■ **WORK TASK**: When you reach the line with "nand3b_1 | 2 | 2" in the data below, begin printing lines exactly, and stop once the line with "path / from" has been printed.

== GIVEN DATA

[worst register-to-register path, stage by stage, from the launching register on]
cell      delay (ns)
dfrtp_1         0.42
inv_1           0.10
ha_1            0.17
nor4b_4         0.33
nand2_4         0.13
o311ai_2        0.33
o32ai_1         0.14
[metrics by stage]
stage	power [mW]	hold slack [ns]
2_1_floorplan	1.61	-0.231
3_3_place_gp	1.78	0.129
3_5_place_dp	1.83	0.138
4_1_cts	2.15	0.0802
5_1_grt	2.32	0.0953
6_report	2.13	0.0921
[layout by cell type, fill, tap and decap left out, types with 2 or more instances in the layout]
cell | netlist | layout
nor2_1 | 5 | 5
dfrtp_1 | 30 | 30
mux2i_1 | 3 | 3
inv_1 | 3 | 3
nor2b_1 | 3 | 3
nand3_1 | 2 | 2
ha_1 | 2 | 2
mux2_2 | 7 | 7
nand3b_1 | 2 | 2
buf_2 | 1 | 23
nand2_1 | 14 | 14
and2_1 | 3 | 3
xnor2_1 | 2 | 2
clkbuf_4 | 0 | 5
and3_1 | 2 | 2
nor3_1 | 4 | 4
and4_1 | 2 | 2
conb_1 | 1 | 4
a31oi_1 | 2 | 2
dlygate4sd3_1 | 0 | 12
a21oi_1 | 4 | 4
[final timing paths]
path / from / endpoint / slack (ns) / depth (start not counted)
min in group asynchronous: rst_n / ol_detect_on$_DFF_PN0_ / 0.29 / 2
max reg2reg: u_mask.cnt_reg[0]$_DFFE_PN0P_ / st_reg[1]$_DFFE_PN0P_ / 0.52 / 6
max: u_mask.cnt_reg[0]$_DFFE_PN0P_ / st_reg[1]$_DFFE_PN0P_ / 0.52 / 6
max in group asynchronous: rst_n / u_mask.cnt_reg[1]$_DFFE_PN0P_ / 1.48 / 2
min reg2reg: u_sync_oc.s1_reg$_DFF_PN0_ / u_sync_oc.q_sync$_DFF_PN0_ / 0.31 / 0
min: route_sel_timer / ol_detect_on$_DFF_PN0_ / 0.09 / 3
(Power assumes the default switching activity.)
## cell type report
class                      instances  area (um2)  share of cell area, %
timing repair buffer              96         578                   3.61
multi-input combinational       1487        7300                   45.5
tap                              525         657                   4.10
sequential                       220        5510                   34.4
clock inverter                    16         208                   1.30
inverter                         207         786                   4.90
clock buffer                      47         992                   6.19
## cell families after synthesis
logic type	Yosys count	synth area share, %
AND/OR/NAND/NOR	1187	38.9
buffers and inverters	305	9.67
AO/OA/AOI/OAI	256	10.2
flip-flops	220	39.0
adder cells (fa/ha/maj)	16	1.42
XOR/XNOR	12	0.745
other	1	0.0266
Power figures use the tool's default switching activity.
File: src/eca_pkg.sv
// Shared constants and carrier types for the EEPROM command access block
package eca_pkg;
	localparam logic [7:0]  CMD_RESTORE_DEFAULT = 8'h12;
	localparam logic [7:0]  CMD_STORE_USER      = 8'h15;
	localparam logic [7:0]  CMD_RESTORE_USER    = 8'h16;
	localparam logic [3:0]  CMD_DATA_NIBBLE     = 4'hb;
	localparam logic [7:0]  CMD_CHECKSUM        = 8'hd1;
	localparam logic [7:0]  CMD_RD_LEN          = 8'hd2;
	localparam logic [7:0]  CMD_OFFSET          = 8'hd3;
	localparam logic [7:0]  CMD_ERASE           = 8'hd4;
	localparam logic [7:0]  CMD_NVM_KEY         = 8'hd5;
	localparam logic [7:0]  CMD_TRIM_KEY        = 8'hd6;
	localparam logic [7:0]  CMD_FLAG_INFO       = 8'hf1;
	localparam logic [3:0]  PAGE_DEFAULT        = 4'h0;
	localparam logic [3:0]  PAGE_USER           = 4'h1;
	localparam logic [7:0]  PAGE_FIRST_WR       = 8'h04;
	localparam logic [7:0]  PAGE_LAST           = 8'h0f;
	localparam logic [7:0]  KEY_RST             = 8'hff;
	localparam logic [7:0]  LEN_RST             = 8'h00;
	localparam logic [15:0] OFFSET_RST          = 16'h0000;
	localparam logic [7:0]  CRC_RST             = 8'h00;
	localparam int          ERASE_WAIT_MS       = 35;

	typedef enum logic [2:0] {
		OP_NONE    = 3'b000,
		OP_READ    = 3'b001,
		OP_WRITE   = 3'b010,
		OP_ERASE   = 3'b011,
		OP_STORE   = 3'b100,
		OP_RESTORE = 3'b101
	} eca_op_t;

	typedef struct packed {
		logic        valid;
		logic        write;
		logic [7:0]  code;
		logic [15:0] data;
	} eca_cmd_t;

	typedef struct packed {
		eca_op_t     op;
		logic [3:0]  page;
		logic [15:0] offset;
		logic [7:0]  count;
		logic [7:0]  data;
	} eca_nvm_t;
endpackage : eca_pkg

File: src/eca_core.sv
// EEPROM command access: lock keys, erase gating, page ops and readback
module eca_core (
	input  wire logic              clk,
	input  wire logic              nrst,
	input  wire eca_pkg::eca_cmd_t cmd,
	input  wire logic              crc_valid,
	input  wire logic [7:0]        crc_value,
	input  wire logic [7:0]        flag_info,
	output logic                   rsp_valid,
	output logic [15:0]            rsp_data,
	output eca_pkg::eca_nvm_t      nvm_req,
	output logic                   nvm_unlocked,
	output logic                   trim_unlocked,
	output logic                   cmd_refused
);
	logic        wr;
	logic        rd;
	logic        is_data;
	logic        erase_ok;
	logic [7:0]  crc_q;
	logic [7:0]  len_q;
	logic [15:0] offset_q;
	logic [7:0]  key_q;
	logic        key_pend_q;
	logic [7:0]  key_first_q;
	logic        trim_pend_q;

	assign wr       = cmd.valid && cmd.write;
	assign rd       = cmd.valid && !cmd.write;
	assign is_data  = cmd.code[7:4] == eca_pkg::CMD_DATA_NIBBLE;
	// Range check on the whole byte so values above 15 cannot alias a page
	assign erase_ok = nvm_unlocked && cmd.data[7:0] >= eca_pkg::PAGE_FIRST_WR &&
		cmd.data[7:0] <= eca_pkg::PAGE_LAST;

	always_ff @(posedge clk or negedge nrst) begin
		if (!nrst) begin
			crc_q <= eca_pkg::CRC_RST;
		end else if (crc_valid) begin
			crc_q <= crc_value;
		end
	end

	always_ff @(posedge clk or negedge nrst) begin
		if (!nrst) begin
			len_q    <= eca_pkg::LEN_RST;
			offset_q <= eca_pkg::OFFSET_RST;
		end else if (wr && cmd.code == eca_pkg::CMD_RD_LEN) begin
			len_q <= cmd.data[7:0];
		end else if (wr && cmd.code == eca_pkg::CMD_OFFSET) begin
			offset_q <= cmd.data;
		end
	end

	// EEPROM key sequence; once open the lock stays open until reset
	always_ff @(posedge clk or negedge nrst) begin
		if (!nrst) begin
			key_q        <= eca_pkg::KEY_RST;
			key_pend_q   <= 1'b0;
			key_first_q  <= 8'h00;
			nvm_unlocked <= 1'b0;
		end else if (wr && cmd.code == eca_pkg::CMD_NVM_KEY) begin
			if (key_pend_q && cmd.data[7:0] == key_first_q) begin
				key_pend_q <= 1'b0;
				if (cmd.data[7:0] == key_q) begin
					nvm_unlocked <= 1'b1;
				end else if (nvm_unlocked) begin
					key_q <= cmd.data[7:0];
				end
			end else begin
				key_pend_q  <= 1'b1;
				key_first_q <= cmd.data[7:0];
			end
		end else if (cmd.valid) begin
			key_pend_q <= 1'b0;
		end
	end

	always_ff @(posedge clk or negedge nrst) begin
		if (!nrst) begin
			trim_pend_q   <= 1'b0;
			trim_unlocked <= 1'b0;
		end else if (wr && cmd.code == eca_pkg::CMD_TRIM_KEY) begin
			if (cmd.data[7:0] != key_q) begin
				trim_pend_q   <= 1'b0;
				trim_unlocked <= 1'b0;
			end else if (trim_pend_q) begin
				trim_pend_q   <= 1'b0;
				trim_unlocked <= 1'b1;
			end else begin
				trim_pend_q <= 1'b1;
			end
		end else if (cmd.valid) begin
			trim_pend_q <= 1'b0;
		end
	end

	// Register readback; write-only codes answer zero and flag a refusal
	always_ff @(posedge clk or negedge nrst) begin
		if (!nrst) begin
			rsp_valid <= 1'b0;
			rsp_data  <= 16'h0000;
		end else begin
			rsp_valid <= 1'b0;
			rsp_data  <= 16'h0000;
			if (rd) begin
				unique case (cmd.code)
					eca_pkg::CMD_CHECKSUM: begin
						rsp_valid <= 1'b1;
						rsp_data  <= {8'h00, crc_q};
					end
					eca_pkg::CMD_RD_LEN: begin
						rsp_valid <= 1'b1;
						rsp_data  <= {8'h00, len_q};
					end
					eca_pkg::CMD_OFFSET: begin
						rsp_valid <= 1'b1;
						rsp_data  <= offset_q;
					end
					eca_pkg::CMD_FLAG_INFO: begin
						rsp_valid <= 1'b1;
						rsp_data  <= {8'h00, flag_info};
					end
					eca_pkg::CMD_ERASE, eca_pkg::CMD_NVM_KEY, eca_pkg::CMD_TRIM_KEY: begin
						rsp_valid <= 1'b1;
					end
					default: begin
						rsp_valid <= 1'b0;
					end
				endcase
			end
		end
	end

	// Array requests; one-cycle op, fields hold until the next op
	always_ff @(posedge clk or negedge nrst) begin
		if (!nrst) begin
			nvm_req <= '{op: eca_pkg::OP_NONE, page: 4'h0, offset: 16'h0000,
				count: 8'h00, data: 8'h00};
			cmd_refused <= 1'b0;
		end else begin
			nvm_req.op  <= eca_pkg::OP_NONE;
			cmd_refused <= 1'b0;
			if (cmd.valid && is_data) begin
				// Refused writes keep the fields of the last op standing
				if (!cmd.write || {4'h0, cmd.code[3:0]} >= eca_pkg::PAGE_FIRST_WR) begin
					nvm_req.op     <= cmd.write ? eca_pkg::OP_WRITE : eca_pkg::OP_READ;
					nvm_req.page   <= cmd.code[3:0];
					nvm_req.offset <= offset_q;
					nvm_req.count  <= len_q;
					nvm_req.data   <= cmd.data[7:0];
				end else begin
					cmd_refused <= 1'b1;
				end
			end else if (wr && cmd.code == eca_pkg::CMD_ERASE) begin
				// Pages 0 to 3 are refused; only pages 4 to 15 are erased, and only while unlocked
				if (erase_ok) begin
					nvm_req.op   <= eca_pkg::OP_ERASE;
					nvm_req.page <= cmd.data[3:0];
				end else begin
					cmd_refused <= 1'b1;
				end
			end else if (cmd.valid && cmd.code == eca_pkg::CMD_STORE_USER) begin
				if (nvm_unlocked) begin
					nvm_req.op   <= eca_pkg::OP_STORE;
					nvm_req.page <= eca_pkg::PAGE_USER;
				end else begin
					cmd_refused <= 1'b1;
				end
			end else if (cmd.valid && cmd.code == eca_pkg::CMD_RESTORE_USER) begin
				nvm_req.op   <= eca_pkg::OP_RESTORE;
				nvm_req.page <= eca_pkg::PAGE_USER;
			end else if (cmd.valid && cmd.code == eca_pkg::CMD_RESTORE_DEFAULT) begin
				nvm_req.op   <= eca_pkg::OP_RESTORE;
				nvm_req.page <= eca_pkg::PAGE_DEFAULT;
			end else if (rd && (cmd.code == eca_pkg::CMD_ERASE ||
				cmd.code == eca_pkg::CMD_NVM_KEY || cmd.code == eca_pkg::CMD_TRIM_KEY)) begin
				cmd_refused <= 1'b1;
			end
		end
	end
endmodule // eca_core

====

■ **SOLUTION TO THIS EXERCISE**:
nand3b_1 | 2 | 2
buf_2 | 1 | 23
nand2_1 | 14 | 14
and2_1 | 3 | 3
xnor2_1 | 2 | 2
clkbuf_4 | 0 | 5
and3_1 | 2 | 2
nor3_1 | 4 | 4
and4_1 | 2 | 2
conb_1 | 1 | 4
a31oi_1 | 2 | 2
dlygate4sd3_1 | 0 | 12
a21oi_1 | 4 | 4
[final timing paths]
path / from / endpoint / slack (ns) / depth (start not counted)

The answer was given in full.